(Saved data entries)
========================

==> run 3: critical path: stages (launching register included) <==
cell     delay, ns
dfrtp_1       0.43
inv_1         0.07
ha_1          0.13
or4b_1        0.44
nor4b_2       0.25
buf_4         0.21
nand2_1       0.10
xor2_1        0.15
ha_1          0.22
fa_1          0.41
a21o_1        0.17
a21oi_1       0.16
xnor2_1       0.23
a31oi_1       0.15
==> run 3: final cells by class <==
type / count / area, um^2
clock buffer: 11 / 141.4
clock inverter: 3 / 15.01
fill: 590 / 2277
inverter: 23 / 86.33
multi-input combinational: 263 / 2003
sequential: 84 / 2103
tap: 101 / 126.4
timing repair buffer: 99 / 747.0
`src/rtl/ex_muldiv_unit_pkg.sv`:
```
// Shared mul/div opcodes, FSM state type and decode helpers.
// Imported by the ID decoder and by the EX mul/div unit.
package ex_muldiv_unit_pkg;

    localparam int SIZE_MDOP = 2;
    localparam int WIDTH     = 32;

    localparam logic [SIZE_MDOP:0] MD_OP_NONE  = 3'd0;
    localparam logic [SIZE_MDOP:0] MD_OP_MULT  = 3'd1;
    localparam logic [SIZE_MDOP:0] MD_OP_MULTU = 3'd2;
    localparam logic [SIZE_MDOP:0] MD_OP_DIV   = 3'd3;
    localparam logic [SIZE_MDOP:0] MD_OP_DIVU  = 3'd4;
    localparam logic [SIZE_MDOP:0] MD_OP_MTHI  = 3'd5;
    localparam logic [SIZE_MDOP:0] MD_OP_MTLO  = 3'd6;

    typedef enum logic {
        S_IDLE = 1'b0,
        S_BUSY = 1'b1
    } md_state_e;

    function automatic logic md_is_iter(
        input logic [SIZE_MDOP:0] op
    );
        return (op >= MD_OP_MULT) && (op <= MD_OP_DIVU);
    endfunction

    function automatic logic md_is_signed(
        input logic [SIZE_MDOP:0] op
    );
        return (op == MD_OP_MULT) || (op == MD_OP_DIV);
    endfunction

    function automatic logic md_is_div(
        input logic [SIZE_MDOP:0] op
    );
        return (op == MD_OP_DIV) || (op == MD_OP_DIVU);
    endfunction

endpackage

```
`src/rtl/ex_muldiv_unit_sign_fix.sv`:
```
// Conditional two's-complement negate: magnitude on the way in,
// sign restore on the way out.
module md_sign_fix #(
    parameter int WIDTH = 32
) (
    input  logic [WIDTH-1:0] val_i,
    input  logic             neg_i,
    output logic [WIDTH-1:0] val_o
);

    assign val_o = neg_i ? (~val_i + WIDTH'(1)) : val_i;

endmodule

```
`src/rtl/ex_muldiv_unit.sv`:
```
// EX-stage iterative multiply/divide unit owning HI/LO.
// One multiplier/quotient bit per cycle; stalls the front end.
module ex_muldiv_unit
    import ex_muldiv_unit_pkg::*;
#(
    parameter int WIDTH = 32,
    parameter int CNT_W = 5
) (
    input  logic             clk,
    input  logic             rst_n,
    input  logic             start_i,
    input  logic [2:0]       op_i,
    input  logic [WIDTH-1:0] rs_i,
    input  logic [WIDTH-1:0] rt_i,
    input  logic             flush_i,
    output logic             stall_o,
    output logic             busy_o,
    output logic             done_o,
    output logic [WIDTH-1:0] hi_o,
    output logic [WIDTH-1:0] lo_o
);

    localparam logic [CNT_W-1:0] LAST = CNT_W'(WIDTH - 1);

    md_state_e          state;
    logic [CNT_W-1:0]   cnt;
    logic [2*WIDTH-1:0] acc;
    logic [2*WIDTH-1:0] acc_nx;
    logic [WIDTH-1:0]   b_q;
    logic [WIDTH-1:0]   rs_q;
    logic               div_q;
    logic               neg_q;
    logic               rneg_q;
    logic               div0_q;

    logic             accept;
    logic             mt_hi;
    logic             mt_lo;
    logic             last;
    logic             sgn_in;
    logic [WIDTH-1:0] a_mag;
    logic [WIDTH-1:0] b_mag;

    logic [WIDTH:0]     sum;
    logic [WIDTH:0]     rem_t;
    logic [WIDTH-1:0]   trial;
    logic               geq;
    logic [2*WIDTH-1:0] prod;
    logic [WIDTH-1:0]   quo;
    logic [WIDTH-1:0]   rem;
    logic [WIDTH-1:0]   hi_nx;
    logic [WIDTH-1:0]   lo_nx;

    always_comb begin
        accept = 1'b0;
        mt_hi  = 1'b0;
        mt_lo  = 1'b0;
        if (state == S_IDLE && start_i && !flush_i) begin
            accept = md_is_iter(op_i);
            mt_hi  = (op_i == MD_OP_MTHI);
            mt_lo  = (op_i == MD_OP_MTLO);
        end
    end

    assign sgn_in  = md_is_signed(op_i);
    assign last    = (state == S_BUSY) && (cnt == LAST);
    assign busy_o  = (state == S_BUSY);
    assign stall_o = accept || (busy_o && cnt != LAST);
    assign done_o  = last && !flush_i;

    md_sign_fix #(.WIDTH(WIDTH)) u_abs_a (
        .val_i (rs_i),
        .neg_i (sgn_in & rs_i[WIDTH-1]),
        .val_o (a_mag)
    );

    md_sign_fix #(.WIDTH(WIDTH)) u_abs_b (
        .val_i (rt_i),
        .neg_i (sgn_in & rt_i[WIDTH-1]),
        .val_o (b_mag)
    );

    // acc = {partial/remainder, multiplier/dividend} for both op kinds
    always_comb begin
        sum    = {1'b0, acc[2*WIDTH-1:WIDTH]} + {1'b0, b_q};
        rem_t  = acc[2*WIDTH-1:WIDTH-1];
        trial  = rem_t[WIDTH-1:0] - b_q;
        geq    = (rem_t >= {1'b0, b_q});
        acc_nx = {1'b0, acc[2*WIDTH-1:1]};
        if (div_q) begin
            if (geq)
                acc_nx = {trial, acc[WIDTH-2:0], 1'b1};
            else
                acc_nx = {rem_t[WIDTH-1:0], acc[WIDTH-2:0], 1'b0};
        end else if (acc[0]) begin
            acc_nx = {sum, acc[WIDTH-1:1]};
        end
    end

    md_sign_fix #(.WIDTH(2*WIDTH)) u_fix_p (
        .val_i (acc_nx),
        .neg_i (neg_q),
        .val_o (prod)
    );

    md_sign_fix #(.WIDTH(WIDTH)) u_fix_q (
        .val_i (acc_nx[WIDTH-1:0]),
        .neg_i (neg_q),
        .val_o (quo)
    );

    md_sign_fix #(.WIDTH(WIDTH)) u_fix_r (
        .val_i (acc_nx[2*WIDTH-1:WIDTH]),
        .neg_i (rneg_q),
        .val_o (rem)
    );

    always_comb begin
        hi_nx = prod[2*WIDTH-1:WIDTH];
        lo_nx = prod[WIDTH-1:0];
        if (div_q) begin
            hi_nx = div0_q ? rs_q : rem;
            lo_nx = div0_q ? '1 : quo;
        end
    end

    always_ff @(posedge clk or negedge rst_n) begin
        if (!rst_n) begin
            state  <= S_IDLE;
            cnt    <= '0;
            acc    <= '0;
            b_q    <= '0;
            rs_q   <= '0;
            div_q  <= 1'b0;
            neg_q  <= 1'b0;
            rneg_q <= 1'b0;
            div0_q <= 1'b0;
            hi_o   <= '0;
            lo_o   <= '0;
        end else begin
            unique case (state)
                S_IDLE: begin
                    unique case (1'b1)
                        accept: begin
                            state  <= S_BUSY;
                            cnt    <= '0;
                            acc    <= {{WIDTH{1'b0}}, a_mag};
                            b_q    <= b_mag;
                            rs_q   <= rs_i;
                            div_q  <= md_is_div(op_i);
                            neg_q  <= sgn_in & (rs_i[WIDTH-1] ^ rt_i[WIDTH-1]);
                            rneg_q <= sgn_in & rs_i[WIDTH-1];
                            div0_q <= (rt_i == '0);
                        end
                        mt_hi:   hi_o <= rs_i;
                        mt_lo:   lo_o <= rs_i;
                        default: ;
                    endcase
                end
                S_BUSY: begin
                    if (flush_i) begin
                        state <= S_IDLE;
                        cnt   <= '0;
                    end else if (last) begin
                        state <= S_IDLE;
                        cnt   <= '0;
                        hi_o  <= hi_nx;
                        lo_o  <= lo_nx;
                    end else begin
                        cnt <= cnt + CNT_W'(1);
                        acc <= acc_nx;
                    end
                end
                default: state <= S_IDLE;
            endcase
        end
    end

endmodule

```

========================

**WHAT TO DO:**
Give the number of lines in the records that contain the word "return", and write nothing else.

**ANSWER TO THIS TASK:**
3